===== src/rtl/integer_to_radix_ascii_macros.svh =====
// ----------------------------------------------------------------------------
// Assertion macros for integer_to_radix_ascii
// Shared concurrent assertion forms, clocked on clk and disabled during reset.
// ----------------------------------------------------------------------------
`ifndef INTEGER_TO_RADIX_ASCII_MACROS_SVH
`define INTEGER_TO_RADIX_ASCII_MACROS_SVH

// The consequent must hold in the same cycle as the antecedent.
`define ITRA_ASSERT_SAME(label, ante, cons) \
	label: assert property (@(posedge clk) disable iff (!arst_n) (ante) |-> (cons)) \
		else $error("itra assertion failed");

// The consequent must hold in the cycle after the antecedent.
`define ITRA_ASSERT_NEXT(label, ante, cons) \
	label: assert property (@(posedge clk) disable iff (!arst_n) (ante) |=> (cons)) \
		else $error("itra assertion failed");

`endif


===== src/rtl/itra_pkg.sv =====
// ----------------------------------------------------------------------------
// itra_pkg
// Types, character constants and helper functions of the radix converter.
// ----------------------------------------------------------------------------
package itra_pkg;

	localparam int VALUE_WIDTH_DEFAULT = 32;

	localparam logic [7:0] CHAR_ZERO  = 8'h30;
	localparam logic [7:0] CHAR_NINE  = 8'h39;
	localparam logic [7:0] CHAR_A     = 8'h41;
	localparam logic [7:0] CHAR_MINUS = 8'h2D;

	typedef enum logic [1:0] {
		RADIX_BIN = 2'd0,
		RADIX_OCT = 2'd1,
		RADIX_DEC = 2'd2,
		RADIX_HEX = 2'd3
	} radix_t;

	typedef struct packed {
		logic load;
		logic dabble;
		logic sign;
		logic digit;
	} itra_cmd_t;

	typedef struct packed {
		logic in_dec;
		logic in_neg;
		logic neg;
		logic cnt_one;
		logic out_free;
	} itra_sts_t;

	// Number of decimal digits of the largest magnitude, 2 to the power width-1.
	function automatic int dec_digits(int width);
		longint unsigned v;
		int n;
		v = 64'd1 << (width - 1);
		n = 0;
		while (v != 64'd0) begin
			v = v / 10;
			n++;
		end
		return n;
	endfunction

	function automatic logic [7:0] digit_char(logic [3:0] d);
		if ({4'd0, d} <= (CHAR_NINE - CHAR_ZERO)) begin
			return CHAR_ZERO + {4'd0, d};
		end
		return CHAR_A + {4'd0, d} - 8'd10;
	endfunction

endpackage


===== src/rtl/itra_in_if.sv =====
// ----------------------------------------------------------------------------
// itra_in_if
// Input channel: one signed number and its radix code per transaction.
// ----------------------------------------------------------------------------
interface itra_in_if #(
	parameter int VALUE_WIDTH = itra_pkg::VALUE_WIDTH_DEFAULT
);
	logic                          valid;
	logic                          ready;
	logic signed [VALUE_WIDTH-1:0] value;
	logic [1:0]                    radix_code;

	modport source (output valid, output value, output radix_code, input ready);
	modport sink (input valid, input value, input radix_code, output ready);
endinterface


===== src/rtl/itra_out_if.sv =====
// ----------------------------------------------------------------------------
// itra_out_if
// Output channel: one ASCII character and an end-of-text flag per transaction.
// ----------------------------------------------------------------------------
interface itra_out_if;
	logic       valid;
	logic       ready;
	logic [7:0] character;
	logic       last;

	modport source (output valid, output character, output last, input ready);
	modport sink (input valid, input character, input last, output ready);
endinterface


===== src/rtl/integer_to_radix_ascii.sv =====
// ----------------------------------------------------------------------------
// integer_to_radix_ascii
// Converts a signed integer to ASCII text in radix 2, 8, 10 or 16.
// ----------------------------------------------------------------------------
// One number is taken per transaction and its text leaves as one character per
// transaction, most significant first, with a leading minus sign for negative
// values and last set on the final character. A binary, octal or hexadecimal
// number is loaded and then stepped through every digit slot of the full width
// (VALUE_WIDTH, ceil(VALUE_WIDTH/3) or ceil(VALUE_WIDTH/4)), leading zero slots
// being dropped silently, with a sign step first for a negative value. A decimal
// number first shifts all VALUE_WIDTH bits through the binary-to-BCD loop and
// then steps through each decimal digit slot (10 at the default width). No new
// number is taken until its text is done, and the output side stalls the sign
// and digit steps whenever its register is still full.
module integer_to_radix_ascii #(
	parameter int VALUE_WIDTH = itra_pkg::VALUE_WIDTH_DEFAULT
) (
	input logic        clk,
	input logic        arst_n,
	itra_in_if.sink    number,
	itra_out_if.source text
);

	itra_pkg::itra_cmd_t cmd;
	itra_pkg::itra_sts_t sts;

	itra_controller u_ctrl (
		.clk      (clk),
		.arst_n   (arst_n),
		.in_valid (number.valid),
		.in_ready (number.ready),
		.sts      (sts),
		.cmd      (cmd)
	);

	itra_datapath #(
		.VALUE_WIDTH (VALUE_WIDTH)
	) u_dp (
		.clk           (clk),
		.arst_n        (arst_n),
		.value         (number.value),
		.radix_code    (number.radix_code),
		.cmd           (cmd),
		.sts           (sts),
		.out_ready     (text.ready),
		.out_valid     (text.valid),
		.out_character (text.character),
		.out_last      (text.last)
	);

`include "integer_to_radix_ascii_macros.svh"

	`ITRA_ASSERT_NEXT(a_busy_after_accept, number.valid && number.ready, !number.ready)
	`ITRA_ASSERT_SAME(a_sign_only_negative, cmd.sign, sts.neg && sts.out_free)
	`ITRA_ASSERT_NEXT(a_emit_sets_valid, cmd.sign, text.valid && !text.last)

endmodule


===== src/rtl/itra_controller.sv =====
// ----------------------------------------------------------------------------
// itra_controller
// Sequencer: load, decimal conversion, sign and digit emission.
// ----------------------------------------------------------------------------
module itra_controller (
	input  logic                 clk,
	input  logic                 arst_n,
	input  logic                 in_valid,
	output logic                 in_ready,
	input  itra_pkg::itra_sts_t  sts,
	output itra_pkg::itra_cmd_t  cmd
);

	typedef enum logic [3:0] {
		ST_IDLE   = 4'b0001,
		ST_DABBLE = 4'b0010,
		ST_SIGN   = 4'b0100,
		ST_DIGITS = 4'b1000
	} state_t;

	state_t state_q;
	state_t state_d;

	always_comb begin
		state_d = state_q;
		case (state_q)
			ST_IDLE: begin
				if (in_valid) begin
					if (sts.in_dec) begin
						state_d = ST_DABBLE;
					end else if (sts.in_neg) begin
						state_d = ST_SIGN;
					end else begin
						state_d = ST_DIGITS;
					end
				end
			end
			ST_DABBLE: begin
				if (sts.cnt_one) begin
					state_d = sts.neg ? ST_SIGN : ST_DIGITS;
				end
			end
			ST_SIGN: begin
				if (sts.out_free) begin
					state_d = ST_DIGITS;
				end
			end
			ST_DIGITS: begin
				if (sts.out_free && sts.cnt_one) begin
					state_d = ST_IDLE;
				end
			end
			default: begin
				state_d = ST_IDLE;
			end
		endcase
	end

	always_ff @(posedge clk or negedge arst_n) begin
		if (!arst_n) begin
			state_q <= ST_IDLE;
		end else begin
			state_q <= state_d;
		end
	end

	assign in_ready   = (state_q == ST_IDLE);
	assign cmd.load   = (state_q == ST_IDLE) && in_valid;
	assign cmd.dabble = (state_q == ST_DABBLE);
	assign cmd.sign   = (state_q == ST_SIGN) && sts.out_free;
	assign cmd.digit  = (state_q == ST_DIGITS) && sts.out_free;

endmodule


===== src/rtl/itra_datapath.sv =====
// ----------------------------------------------------------------------------
// itra_datapath
// Magnitude, digit shift register, binary-to-BCD step and output register.
// ----------------------------------------------------------------------------
module itra_datapath #(
	parameter int VALUE_WIDTH = itra_pkg::VALUE_WIDTH_DEFAULT
) (
	input  logic                          clk,
	input  logic                          arst_n,
	input  logic signed [VALUE_WIDTH-1:0] value,
	input  logic [1:0]                    radix_code,
	input  itra_pkg::itra_cmd_t           cmd,
	output itra_pkg::itra_sts_t           sts,
	input  logic                          out_ready,
	output logic                          out_valid,
	output logic [7:0]                    out_character,
	output logic                          out_last
);

	localparam int W      = VALUE_WIDTH;
	localparam int ND_OCT = (W + 2) / 3;
	localparam int ND_HEX = (W + 3) / 4;
	localparam int NDEC   = itra_pkg::dec_digits(W);
	localparam int BW     = 4 * NDEC;
	localparam int SRW_A  = (BW > 4 * ND_HEX) ? BW : 4 * ND_HEX;
	localparam int SRW    = (SRW_A > 3 * ND_OCT) ? SRW_A : 3 * ND_OCT;
	localparam int CW     = $clog2(W + 1);

	logic [SRW-1:0]        sr_q;
	logic [W-1:0]          bin_q;
	logic [CW-1:0]         cnt_q;
	logic                  neg_q;
	itra_pkg::radix_t      radix_q;
	logic                  started_q;
	logic                  ovalid_q;
	logic [7:0]            ochar_q;
	logic                  olast_q;

	logic [W-1:0]          mag;
	logic [3:0]            digit;
	logic [SRW-1:0]        sr_shift;
	logic [SRW-1:0]        sr_dab;
	logic [BW-1:0]         bcd_adj;
	logic                  cnt_one;
	logic                  out_free;
	logic                  skip;
	logic                  emit_digit;

	assign mag = value[W-1] ? (~value + W'(1)) : value;

	always_comb begin
		case (radix_q)
			itra_pkg::RADIX_BIN: begin
				digit    = {3'd0, sr_q[SRW-1]};
				sr_shift = sr_q << 1;
			end
			itra_pkg::RADIX_OCT: begin
				digit    = {1'b0, sr_q[SRW-1 -: 3]};
				sr_shift = sr_q << 3;
			end
			default: begin
				digit    = sr_q[SRW-1 -: 4];
				sr_shift = sr_q << 4;
			end
		endcase
	end

	always_comb begin
		for (int i = 0; i < NDEC; i++) begin
			if (sr_q[SRW-BW+4*i +: 4] >= 4'd5) begin
				bcd_adj[4*i +: 4] = sr_q[SRW-BW+4*i +: 4] + 4'd3;
			end else begin
				bcd_adj[4*i +: 4] = sr_q[SRW-BW+4*i +: 4];
			end
		end
	end

	assign sr_dab     = SRW'({bcd_adj[BW-2:0], bin_q[W-1]}) << (SRW - BW);
	assign cnt_one    = (cnt_q == CW'(1));
	assign out_free   = !ovalid_q || out_ready;
	assign skip       = !started_q && (digit == 4'd0) && !cnt_one;
	assign emit_digit = cmd.digit && !skip;

	always_ff @(posedge clk or negedge arst_n) begin
		if (!arst_n) begin
			ovalid_q  <= 1'b0;
			started_q <= 1'b0;
			cnt_q     <= '0;
		end else begin
			if (cmd.sign || emit_digit) begin
				ovalid_q <= 1'b1;
			end else if (out_ready) begin
				ovalid_q <= 1'b0;
			end
			if (cmd.load) begin
				started_q <= 1'b0;
				case (itra_pkg::radix_t'(radix_code))
					itra_pkg::RADIX_BIN: cnt_q <= CW'(W);
					itra_pkg::RADIX_OCT: cnt_q <= CW'(ND_OCT);
					itra_pkg::RADIX_DEC: cnt_q <= CW'(W);
					default:             cnt_q <= CW'(ND_HEX);
				endcase
			end else if (cmd.dabble) begin
				cnt_q <= cnt_one ? CW'(NDEC) : cnt_q - CW'(1);
			end else if (cmd.digit) begin
				cnt_q <= cnt_q - CW'(1);
				if (!skip) begin
					started_q <= 1'b1;
				end
			end
		end
	end

	always_ff @(posedge clk) begin
		if (cmd.load) begin
			neg_q   <= value[W-1];
			radix_q <= itra_pkg::radix_t'(radix_code);
			bin_q   <= mag;
			case (itra_pkg::radix_t'(radix_code))
				itra_pkg::RADIX_BIN: sr_q <= SRW'(mag) << (SRW - W);
				itra_pkg::RADIX_OCT: sr_q <= SRW'(mag) << (SRW - 3 * ND_OCT);
				itra_pkg::RADIX_DEC: sr_q <= '0;
				default:             sr_q <= SRW'(mag) << (SRW - 4 * ND_HEX);
			endcase
		end else if (cmd.dabble) begin
			sr_q  <= sr_dab;
			bin_q <= bin_q << 1;
		end else if (cmd.digit) begin
			sr_q <= sr_shift;
		end
		if (cmd.sign) begin
			ochar_q <= itra_pkg::CHAR_MINUS;
			olast_q <= 1'b0;
		end else if (emit_digit) begin
			ochar_q <= itra_pkg::digit_char(digit);
			olast_q <= cnt_one;
		end
	end

	assign sts.in_dec   = (itra_pkg::radix_t'(radix_code) == itra_pkg::RADIX_DEC);
	assign sts.in_neg   = value[W-1];
	assign sts.neg      = neg_q;
	assign sts.cnt_one  = cnt_one;
	assign sts.out_free = out_free;

	assign out_valid     = ovalid_q;
	assign out_character = ochar_q;
	assign out_last      = olast_q;

endmodule

===== src/flat_wrapper.sv =====
// flat-port wrapper written by rule: the top's interface ports become plain ports
module integer_to_radix_ascii_flat 
#(
	parameter int VALUE_WIDTH = itra_pkg::VALUE_WIDTH_DEFAULT
)
  (clk, arst_n, number_valid, number_value, number_radix_code, number_ready, text_valid, text_character, text_last, text_ready);
  itra_in_if #(.VALUE_WIDTH(VALUE_WIDTH)) number_i ();
  itra_out_if text_i ();
  input logic clk;
  input logic arst_n;
  input wire logic [$bits(number_i.valid)-1:0] number_valid;
  input wire logic [$bits(number_i.value)-1:0] number_value;
  input wire logic [$bits(number_i.radix_code)-1:0] number_radix_code;
  output wire logic [$bits(number_i.ready)-1:0] number_ready;
  output wire logic [$bits(text_i.valid)-1:0] text_valid;
  output wire logic [$bits(text_i.character)-1:0] text_character;
  output wire logic [$bits(text_i.last)-1:0] text_last;
  input wire logic [$bits(text_i.ready)-1:0] text_ready;
  assign number_i.valid = number_valid;
  assign number_i.value = number_value;
  assign number_i.radix_code = number_radix_code;
  assign number_ready = number_i.ready;
  assign text_valid = text_i.valid;
  assign text_character = text_i.character;
  assign text_last = text_i.last;
  assign text_i.ready = text_ready;
  integer_to_radix_ascii #(.VALUE_WIDTH(VALUE_WIDTH)) u_core (.clk(clk), .arst_n(arst_n), .number(number_i), .text(text_i));
endmodule

===== config.mk =====
export PLATFORM = sky130hd
export DESIGN_NAME = integer_to_radix_ascii_flat
export DESIGN_NICKNAME = d
export VERILOG_FILES = /design/src/rtl/itra_pkg.sv /design/src/rtl/itra_in_if.sv /design/src/rtl/itra_out_if.sv /design/src/rtl/integer_to_radix_ascii.sv /design/src/rtl/itra_controller.sv /design/src/rtl/itra_datapath.sv /design/src/flat_wrapper.sv
export VERILOG_INCLUDE_DIRS = /design/src /design/src/rtl
export SDC_FILE = /design/constraint.sdc
export NUM_CORES = 1
export LEC_CHECK = 0
export BUFFER_PORTS_ARGS = -buffer_cell sky130_fd_sc_hd__buf_4
export CAP_MARGIN = 5
export CORE_ASPECT_RATIO = 1.25
export CORE_UTILIZATION = 35
export CTS_BUF_LIST = sky130_fd_sc_hd__clkbuf_16
export DETAILED_ROUTE_END_ITERATION = 8
export SLEW_MARGIN = 0
export SYNTH_ARGS = -nofsm -noshare
export SYNTH_HDL_FRONTEND = slang
export SYNTH_SLANG_ARGS = --single-unit

===== constraint.sdc =====
create_clock -name clk -period 2.6 [get_ports clk]
set_input_delay 0.26 -clock clk [delete_from_list [all_inputs] [get_ports clk]]
set_output_delay 0.26 -clock clk [all_outputs]
set_load 0.1 [all_outputs]

==> impl_metrics.toml <==
[status]
status = "finished clean"

[placed_design]
dp.cells = 1079
io_buffer_count = 47
gp_congestion = 0.822
hpwlAfterDp_mm = 12.6

[timing]
fin_crit_sh = 0.920
relSlewSlack = 0.519
worst_pin_slew_ps = 711
final.setup_skew_ps = 9.58
finalHoldViolCount = 0
timing.setup.tns_ps = 0
finalMaxSlewViolations = 0
max_freq_mhz = 418
finalSetupViolCount = 0
fin_crit_ps = 2390
rsz0062_at_grt = "false"

[flow_run]
max-cap-violations = 0

[drt]
drt-vias-per-instance = 5.35
wirelength_mm = 18.0
route.detailed.drc = 0
num_vias = 5885
ant_nets = 0
drt-pass1-iter-count = 6
drt-initial-drc-count = 404
wl_per_cell_um = 16.4

[synthesis]
synth_nets = 852
ys.flop_type = "edfxtp_1"
async_flop_share = 0.126
netlist_area_sq_um = 6940
synth_edf_count = 75
syn_inst = 784
synth.avg_cell_area_sq_um = 8.85
synth-seq-area-share = 0.391
synth_seq_cells = 95
yosys_warnings = 0
synth_cell_types = 69

[finish]
final_cells = 1101
final_util = 0.416
num_antenna_cells = 0
finalNetCount = 899
areaGrowthSynthToFinish_pct = 16.3
final_cell_mix = "119 x nand2_1, 81 x buf_4, 75 x edfxtp_1, 62 x o21ai_0, 53 x a21oi_1"
drive_gt1_frac = 0.152
layout_commonest_cell = "nand2_1"

[global_routing]
gr-total-overflow = 0
grt_pass1_wl_mm = 29.5
grt_max_degree = 80
grt_pass1_vias = 5679
antenna_found_initial = 0
grt_use_total = 0.183

[clock_network]
cts.clk_slew.worst_paths_ps = 70
ctsHtreeMaxLevel = 3
cts_root_buffer = "clkbuf_16"
ctsResizeCount = 0
clock-sinks = 95
clockBufferDepth = 2
clk_latency_ps = 360
cts_tree = "yes"
cts_buffers = 9

[floorplanning]
die_x_um = 128
core_area_sq_um = 19400
dieHeight_um = 159
ios = 49
start_util = 0.358
row_count = 57
dieArea_sq_um = 20400

[worst_setup_path]
critical_path_class = "flop to flop"
timing.critical_path.required_ps = 2810
critPathLaunchType = "flop"
crit_fanout = 35
critPathCaptureType = "flop"
arrival_ps = 2600

[pwr]
comb_power_share = 0.492
p_leak_nw = 3.19
ir_drop_uv = 560
p_seq_frac = 0.355
clkPwrFrac = 0.153
p_switching_mw = 3.93
p_int_mw = 4.89
power_per_cell_area_nw_per_um2 = 1090
power_mw = 8.81
sw_frac_of_total = 0.445

[min_path]
hp-class = "input pin to flop"
==> metrics by stage <==
| step | area [sq um] | worst slack [ps] | hold WS [ps] |
|---|---|---|---|
| 6_report | 8070 | 207 | 133 |
| 5_1_grt | 8070 | 36.3 | 132 |
| 4_1_cts | 8030 | 188 | 132 |
| 3_5_place_dp | 7730 | 17.7 | 120 |
| 3_3_place_gp | 7730 | 75.3 | 119 |
| 2_1_floorplan | 7140 | -371 | -35.6 |
==> registers in the layout, indices dropped and copies added, names as in the netlist <==
signal	flops
u_core.u_dp.bin_q	32
u_core.u_dp.radix_q	2
u_core.u_dp.out_valid	1
u_core.u_dp.cnt_q	6
u_core.u_dp.out_last	1
u_core.u_dp.neg_q	1
u_core.u_ctrl.state_q	4
u_core.u_dp.sr_q	40
u_core.u_dp.started_q	1
u_core.u_dp.out_character	7
==> worst paths after layout <==
path                                                    from                           end  slack, ps  depth (start not counted)
worst max-delay path                u_core.u_ctrl.state_q[0]          u_core.u_dp.sr_q[18]        210                          6
worst min-delay path                    number_radix_code[1]        u_core.u_dp.radix_q[1]        130                          1
worst max register to register      u_core.u_ctrl.state_q[0]          u_core.u_dp.sr_q[18]        210                          6
worst min register to register  u_core.u_dp.out_character[2]  u_core.u_dp.out_character[2]        470                          2
max in group asynchronous                             arst_n      u_core.u_ctrl.state_q[0]       2080                          2
min in group asynchronous                             arst_n          u_core.u_dp.cnt_q[2]        280                          2
==> metal layers <==
metal | global-route usage | part of all wire | vias to the layer above
met5 | 0 | 0 | -
met4 | 0.0610 | 0.015 | 0
met3 | 0.0259 | 0.035 | 16
met2 | 0.308 | 0.48 | 117
met1 | 0.240 | 0.47 | 2804
li1 | - | - | 2948
==> kinds of logic after synthesis <==
group | after synthesis | share of synthesized area
AO/OA/AOI/OAI | 243 | 0.219
AND/OR/NAND/NOR | 242 | 0.164
flip-flops | 95 | 0.391
buffers and inverters | 81 | 0.0460
XOR/XNOR | 50 | 0.0631
multiplexers | 42 | 0.0615
adder cells (fa/ha/maj) | 30 | 0.0541
other | 1 | 0.000541
==> worst max-delay path, cell delays in order (launching register included) <==
cell	delay (ps)
dfstp_2	620
nor4b_4	390
nand2_2	320
buf_4	360
nor2_1	300
a221oi_1	140
o21ai_1	100
==> power by group through the flow <==
stage          combinational (mW)  clock [mW]  sequential [mW]
6_report                     4.33        1.35             3.13
5_1_grt                      4.83        1.44             3.22
4_1_cts                      4.35        1.37             3.12
3_5_place_dp                 4.31           0             3.16
3_3_place_gp                 4.27           0             3.15
2_1_floorplan                3.06           0             3.42
==> synth_stat cells, types with 8 or more instances <==
cell	count	area (sq um)
dfrtp_1	11	275
mux2i_1	37	370
o22ai_1	8	50.1
dfxtp_1	8	160
o221ai_1	22	193
xnor2_1	17	149
clkbuf_1	36	135
xor2_1	33	289
a22oi_1	9	67.6
a21oi_1	54	270
nand2b_1	17	106
nand2_1	121	454
ha_1	30	375
nor3_1	13	65.1
nor2_1	50	188
edfxtp_1	75	2250
inv_1	32	120
nand3_1	8	40.0
o21ai_0	95	475
==> area by class of cell <==
| type | count | area (sq um) |
|---|---|---|
| Fill cell | 1990 | 11300 |
| Sequential cell | 95 | 2710 |
| Inverter | 35 | 141 |
| Clock inverter | 7 | 63.8 |
| Multi-Input combinational cell | 608 | 3970 |
| Timing Repair Buffer | 82 | 618 |
| Tap cell | 265 | 332 |
| Clock buffer | 9 | 225 |
==> timing repair <==
action                                  in CTS  in global routing
setup buffers                                0                  5
endpoints found under the setup margin       0                  1
hold endpoints to repair                    12                  0
hold buffers                                 1                  0
(Power assumes the default switching activity.)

◆ ◆ ◆ ◆ ◆ ◆ ◆

• WORK ITEM
Transcribe exactly, and only, the lines from the opening line of the records through the line containing "logic load;".

• FINISHED EXERCISE
===== src/rtl/integer_to_radix_ascii_macros.svh =====
// ----------------------------------------------------------------------------
// Assertion macros for integer_to_radix_ascii
// Shared concurrent assertion forms, clocked on clk and disabled during reset.
// ----------------------------------------------------------------------------
`ifndef INTEGER_TO_RADIX_ASCII_MACROS_SVH
`define INTEGER_TO_RADIX_ASCII_MACROS_SVH

// The consequent must hold in the same cycle as the antecedent.
`define ITRA_ASSERT_SAME(label, ante, cons) \
	label: assert property (@(posedge clk) disable iff (!arst_n) (ante) |-> (cons)) \
		else $error("itra assertion failed");

// The consequent must hold in the cycle after the antecedent.
`define ITRA_ASSERT_NEXT(label, ante, cons) \
	label: assert property (@(posedge clk) disable iff (!arst_n) (ante) |=> (cons)) \
		else $error("itra assertion failed");

`endif


===== src/rtl/itra_pkg.sv =====
// ----------------------------------------------------------------------------
// itra_pkg
// Types, character constants and helper functions of the radix converter.
// ----------------------------------------------------------------------------
package itra_pkg;

	localparam int VALUE_WIDTH_DEFAULT = 32;

	localparam logic [7:0] CHAR_ZERO  = 8'h30;
	localparam logic [7:0] CHAR_NINE  = 8'h39;
	localparam logic [7:0] CHAR_A     = 8'h41;
	localparam logic [7:0] CHAR_MINUS = 8'h2D;

	typedef enum logic [1:0] {
		RADIX_BIN = 2'd0,
		RADIX_OCT = 2'd1,
		RADIX_DEC = 2'd2,
		RADIX_HEX = 2'd3
	} radix_t;

	typedef struct packed {
		logic load;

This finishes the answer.